A New Version of Hydraulic Quadruped Robot Proved Capable of Pulling Airplane Weighing 3300 kg

At the 2019 International Conference on Robotics and Automation (ICRA) conducted in Montreal (Canada), scientists at Istituto Italiano di Tecnologia (IIT) presented the latest results relating to the new model of the hydraulic quadruped robot HyQ, HyQReal. They finished the design, assembly, and testing of HyQReal, which has shown that it can pull an airplane weighing 3300 kg for more than 10 m. The HyQReal robot has been built in order to assist humans in emergency situations.

HyQReal has been tested in Genova Airport, in Genoa (Italy), with the support of Piaggio Aerospace. HyQReal was able to pull a small passenger airplane (Piaggio P180 Avanti), 3300 kg weight, 14.4 m long, with a wingspan of 14 m. (CREDIT: IIT-Istituto Italiano di Tecnologia)

HyQReal measures 1.33 m long, 90 cm tall, and 130 kg in weight taking into account hydraulics and batteries onboard. The robot is kept safe by an aluminum roll cage and a skin built using glass fiber, Kevlar, and plastic. The robot has customized feet made from special rubber to provide high traction on the ground. The robot is fitted with a 48 Volt battery which powers four electric motors attached to four hydraulic pumps. The robot consists of two computers on board: one exclusively for vision and the other for its control.

The new features were put to the test at Genova Airport, in Genoa (Italy), with the support of Piaggio Aerospace. The power of HyQReal was showcased when it pulled a small passenger airplane (Piaggio P180 Avanti) weighing 3300 kg, and measuring 14.4 m in length with a wingspan of 14 m.

The new robot is the newest version of the HyQ robot series - hydraulically powered quadruped robots built by scientists at the IIT since 2007. The project’s long-term goal is to develop the algorithms, hardware, and software for strong quadruped vehicles for coarse terrain that can be modified to a range of applications, such as disaster response, decommissioning, agriculture, and inspection. Compared to the earlier styles, HyQReal is fully power-autonomous with onboard hydraulics, wireless communication, and batteries. Moreover, the robot features a higher reliability, ruggedness, and energy efficiency.

Pulling a plane allowed us to demonstrate the robot's strength, power-autonomy, and the optimized design. We wanted to achieve something that has never been done before, and we succeeded last week.

Claudio Semini, Project Leader, Dynamic Legged Systems Lab, IIT

The new robot is the major output of the first years of joint lab activities between IIT and Moog, which have been launched in September 2016, with the aim to build the next generation of hydraulic legged robots. The joint lab brings together IIT's expertise in the design of the software and hardware of legged robots, with Moog's know-how in small, high-performance actuation solutions.

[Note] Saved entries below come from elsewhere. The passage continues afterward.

Source: an optimization exercise on an open RTL-to-GDS flow (aim: small area and a short achievable clock period). Production flows keep margins and buffers that such runs may drop. In this exercise RTL edits were held to simulation tests only and were not proved equivalent to the original. Power is estimated from default activity; no workload was simulated.

==> flow/design.v, too long to show whole: its modules and the start of the top module <==
// module rv32i_sc: 139 lines
// module rf_read: 16 lines
// module rf_red: 15 lines
// module agu_unit: 417 lines
// module g_inv: 3 lines
// module g_nand2: 3 lines
// module g_nor2: 3 lines
// module g_xor2: 3 lines
// module g_nand3: 3 lines
// module g_nor3: 3 lines
// module g_nand4: 3 lines
// module g_aoi21: 3 lines
// module g_oai21: 3 lines
// module g_mux2i: 3 lines
// module alu_add: 463 lines
// module g_xnor2: 3 lines
// module g_maj3n: 3 lines
// module rf_aoi222: 6 lines
module rv32i_sc (
	input  logic        clk, rst_n,
	output logic [31:0] imem_addr,
	input  logic [31:0] imem_rdata,
	output logic [31:0] dmem_addr,
	output logic [31:0] dmem_wdata,
	output logic        dmem_we,
	input  logic [31:0] dmem_rdata,
	input  logic        SW_Src,
	input  logic [7:0]  io,
	output logic [31:0] out_read
);
  // ...
==> flow/flow/run.sh <==
#!/bin/bash
# The standard ORFS layout (the standard.sh) with two changes: timing
# repair aims for 7 ns of setup slack, and ports are buffered with buf_2.
# make's output goes to standard.log here; ORFS keeps each step's log under orfs/logs.
set -euo pipefail
bash standard.sh SETUP_SLACK_MARGIN=7 "BUFFER_PORTS_ARGS=-buffer_cell sky130_fd_sc_hd__buf_2" finish > standard.log 2>&1
==> flow/standard.sh <==
#!/bin/bash
# synth_recipe.tcl (not shown) runs the flow's synth.tcl, then flattens the netlist and writes it again
# the make line also repeats each setting of config.mk as NAME=value (left out here)
make -C /OpenROAD-flow-scripts/flow DESIGN_CONFIG=/design/flow/config.mk WORK_HOME=/design/flow/orfs CLKGATE_MAP_FILE= SYNTH_SCRIPT=/design/flow/synth_recipe.tcl "${@:-finish}"
==> flow/config.mk <==
export PLATFORM = sky130hd
export DESIGN_NAME = rv32i_sc
export DESIGN_NICKNAME = rv32i_sc
export VERILOG_FILES = /design/flow/design.v
export SDC_FILE = /design/flow/constraint.sdc
export NUM_CORES = 4
export LEC_CHECK = 0
export CAP_MARGIN = 20
export CORE_MARGIN = 2
export CORE_UTILIZATION = 55
export CTS_BUF_LIST = sky130_fd_sc_hd__clkbuf_8
export SLEW_MARGIN = 20
export SYNTH_HIERARCHICAL = 1
==> flow/constraint.sdc <==
create_clock -name core_clock -period 18.0 [get_ports {clk}]
set_input_delay 3.6000 -clock core_clock [delete_from_list [all_inputs] [get_ports {clk}]]
set_output_delay 3.6000 -clock core_clock [all_outputs]
set_load 0.01 [all_outputs]
==> impl_results.md, run 1 <==
- Root Driver: clkbuf_8
- FF+latch area: 32100 um^2
- Min-delay src: valid[17]
- Slew @ Worst Pin: 1.35 ns
- Drt pass-1 iters: 15
- Share of the yosys chip area belonging to registers: 0.558
- Clock buffer count: 178
- Dpl hpwl: roughly 170 mm
- Sequential share of power: 0.407
- Multi-input logic area: between 20000 and 30000 um^2
- Top flop regs: regs (992), out_read (32)
- Tapcells: around 1400
- Crit path depth: 26
- Final Instance Area: between 60000 and 70000 um^2
- Total power: just under 8 mW
- WHS: just under 0.5 ns
- Critical Path Max Stage Delay: approximately 1.0 ns
- Post-DP Area: about 62000 um^2
- Status: finished clean
- Layout cells sized above 1: 0.236
- Metal2 WL: roughly 110 mm
- NumNets Final: 5496
- CP endpoint kind: flop
- Critical-path maximum fanout: 32
- Multi-Input Combinational: 3344
- Share of synthesized area spent on multiplexers: 0.0382
- Synth Area in Compound Gates: 0.210
==> module rv32i_sc, before the edit <==
module rv32i_sc (
	input  logic        clk, rst_n,
	output logic [31:0] imem_addr,
	input  logic [31:0] imem_rdata,
	output logic [31:0] dmem_addr,
	output logic [31:0] dmem_wdata,
	output logic        dmem_we,
	input  logic [31:0] dmem_rdata,
	input  logic        SW_Src,
	input  logic [7:0]  io,
	output logic [31:0] out_read
);
logic [31:0] ins;
assign ins = imem_rdata;
logic [4:0] rs1, rs2, rd;
logic [2:0] f3;
assign rs1 = ins[19:15];
assign rs2 = ins[24:20];
assign rd  = ins[11:7];
assign f3  = ins[14:12];
logic b6, b5, b4, b3, b2;
assign {b6, b5, b4, b3, b2} = ins[6:2];
logic is_store, is_load, is_branch, is_jal, is_jalr, is_op;
assign is_store  = ~b6 &  b5 & ~b4;
assign is_load   = ~b6 & ~b5 & ~b4;
assign is_branch =  b6 & ~b2;
assign is_jal    =  b6 &  b2 &  b3;
assign is_jalr   =  b6 &  b2 & ~b3;
assign is_op     = ~b6 &  b5 &  b4 & ~b2;
logic reg_we;
assign reg_we = ~(is_store | is_branch);
logic [31:0] imm_i, imm_b, imm_j, imm_u, imm_agu, imm_pc;
assign imm_i   = {{20{ins[31]}}, ins[31:20]};
assign imm_b   = {{20{ins[31]}}, ins[7], ins[30:25], ins[11:8], 1'b0};
assign imm_j   = {{12{ins[31]}}, ins[19:12], ins[20], ins[30:21], 1'b0};
assign imm_u   = {ins[31:12], 12'h000};
assign imm_agu = {imm_i[31:5], (~b6 & b5) ? ins[11:7] : ins[24:20]};
assign imm_pc  = ~b6 ? imm_u : (b2 ? imm_j : imm_b);
logic [31:0] pc;
logic [31:1][31:0] regs;
logic [31:1] valid;
logic [31:0] wd;
logic [31:1] wsel, sel1, sel2;
always_ff @(posedge clk or negedge rst_n)
	if (~rst_n) valid <= '0;
	else        valid <= valid | wsel;
genvar gi;
generate
	for (gi = 1; gi < 32; gi++) begin : g_rf
		assign wsel[gi] = reg_we & (rd == gi);
		assign sel1[gi] = valid[gi] & (rs1 == gi);
		assign sel2[gi] = valid[gi] & (rs2 == gi);
		always_ff @(posedge clk)
			if (wsel[gi]) regs[gi] <= wd;
	end
endgenerate
logic [31:0] rd1, rd2;
logic [31:0][10:0] n1, n2;
rf_read   rp1 (.sel(sel1), .regs(regs), .n(n1));
rf_read   rp2 (.sel(sel2), .regs(regs), .n(n2));
logic [31:0] rd2_n, rda_n;
rf_red    rr2 (.n(n2), .q_n(rd2_n));
rf_red    rra (.n(n1), .q_n(rda_n));       
assign rd2 = ~rd2_n;
logic [31:0] agu;
logic [31:0] rd1_n, agu_n;
agu_unit u_agu (.n(n1), .imm_n(~imm_agu), .sw_src(SW_Src), .io_n(~io), .rd1_n(rd1_n), .sum_n(agu_n), .addr(dmem_addr));
assign rd1 = ~rd1_n;
assign agu = ~agu_n;
assign dmem_we    = is_store;
assign dmem_wdata = f3[1] ? rd2 : (f3[0] ? {{16{rd2[15]}}, rd2[15:0]} : {{24{rd2[7]}}, rd2[7:0]});
logic [31:0] opb;
logic        sub;
assign opb = (b5 & ~b2) ? rd2 : imm_i;         
assign sub = b6 | (~f3[2] & (f3[1] | (b5 & ins[30])));
logic [32:0] diff;
alu_add u_add (.a_n(rda_n), .bn(~(opb ^ {32{sub}})), .cin(sub), .sum(diff[31:0]), .cout(diff[32]));
logic ltu, lt, eq;
assign ltu = ~diff[32];
assign lt  = (rd1[31] ^ opb[31]) ? rd1[31] : diff[31];
assign eq  = (rd1 == opb);
logic [31:0] sh_in, sh_r, sh_out;
logic        fill;
logic [4:0]  shamt;
logic [31:0] t1, t2, t4, t8;
assign shamt = opb[4:0];
always_comb
	for (int i = 0; i < 32; i++) sh_in[i] = f3[2] ? rd1[i] : rd1[31 - i];
assign fill = ins[30] & f3[2] & sh_in[31];
assign t1   = shamt[0] ? {fill, sh_in[31:1]} : sh_in;
assign t2   = shamt[1] ? {{2{fill}}, t1[31:2]} : t1;
assign t4   = shamt[2] ? {{4{fill}}, t2[31:4]} : t2;
assign t8   = shamt[3] ? {{8{fill}}, t4[31:8]} : t4;
assign sh_r = shamt[4] ? {{16{fill}}, t8[31:16]} : t8;
always_comb
	for (int i = 0; i < 32; i++) sh_out[i] = f3[2] ? sh_r[i] : sh_r[31 - i];
logic [31:0] alu;
always_comb
	case (f3)
		3'b000: alu = diff[31:0];
		3'b001: alu = sh_out;
		3'b010: alu = {31'b0, lt};
		3'b011: alu = {31'b0, ltu};
		3'b100: alu = rd1 ^ opb;
		3'b101: alu = sh_out;
		3'b110: alu = rd1 | opb;
		default: alu = rd1 & opb;
	endcase
logic [31:0] pc4, pct;
assign pc4 = {pc[31:2] + 30'd1, pc[1:0]};
assign pct = pc + imm_pc;
logic taken;
assign taken = ((f3[2] ? (f3[1] ? ltu : lt) : eq) ^ f3[0]);
logic [31:0] pc_next;
always_comb
	if (is_jalr)                          pc_next = {agu[31:1], 1'b0};
	else if (is_jal | (is_branch & taken)) pc_next = pct;
	else                                   pc_next = pc4;
always_ff @(posedge clk or negedge rst_n)
	if (~rst_n) pc <= '0;
	else        pc <= pc_next;
assign imem_addr = pc;
logic [31:0] ld;
always_comb
	case (f3[1:0])
		2'b00:   ld = {{24{dmem_rdata[7] & ~f3[2]}}, dmem_rdata[7:0]};
		2'b01:   ld = {{16{dmem_rdata[15] & ~f3[2]}}, dmem_rdata[15:0]};
		default: ld = dmem_rdata;
	endcase
always_comb
	if (b6)            wd = pc4;
	else if (~b4)      wd = ld;
	else if (~b2)      wd = alu;
	else if (~b5)      wd = pct;
	else               wd = imm_u;
always_ff @(posedge clk or negedge rst_n)
	if (~rst_n)      out_read <= '0;
	else if (SW_Src) out_read <= dmem_rdata;
endmodule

Moog Inc. is an international designer, manufacturer, and integrator of precision control components and systems. Moog has created most of the HyQReal’s hydraulic actuation system, including smart manifolds, hydraulic pump units, fluid rotary unions, and Integrated Servo Actuators (ISA). Moog has specially developed parts for HyQReal that will find an application in the mobile robot sector where high performance and energy efficiency are paramount.

IIT has guided the general development of the robot's software and hardware. In terms of hardware, IIT concentrated on the design of the legs, torso, electronics, fall protections, hydraulic hoses, and sensing. Furthermore, it organized the integration of the actuation subsystems built by Moog. With regards to software, IIT adapted its locomotion control framework that it has put together over the last ten years. "Thanks to IIT and Moog's complementary expertise, we managed to enhance our control software with increased safety and modularity," said Victor Barasuol, the IIT researcher who is in charge of HyQReal's control.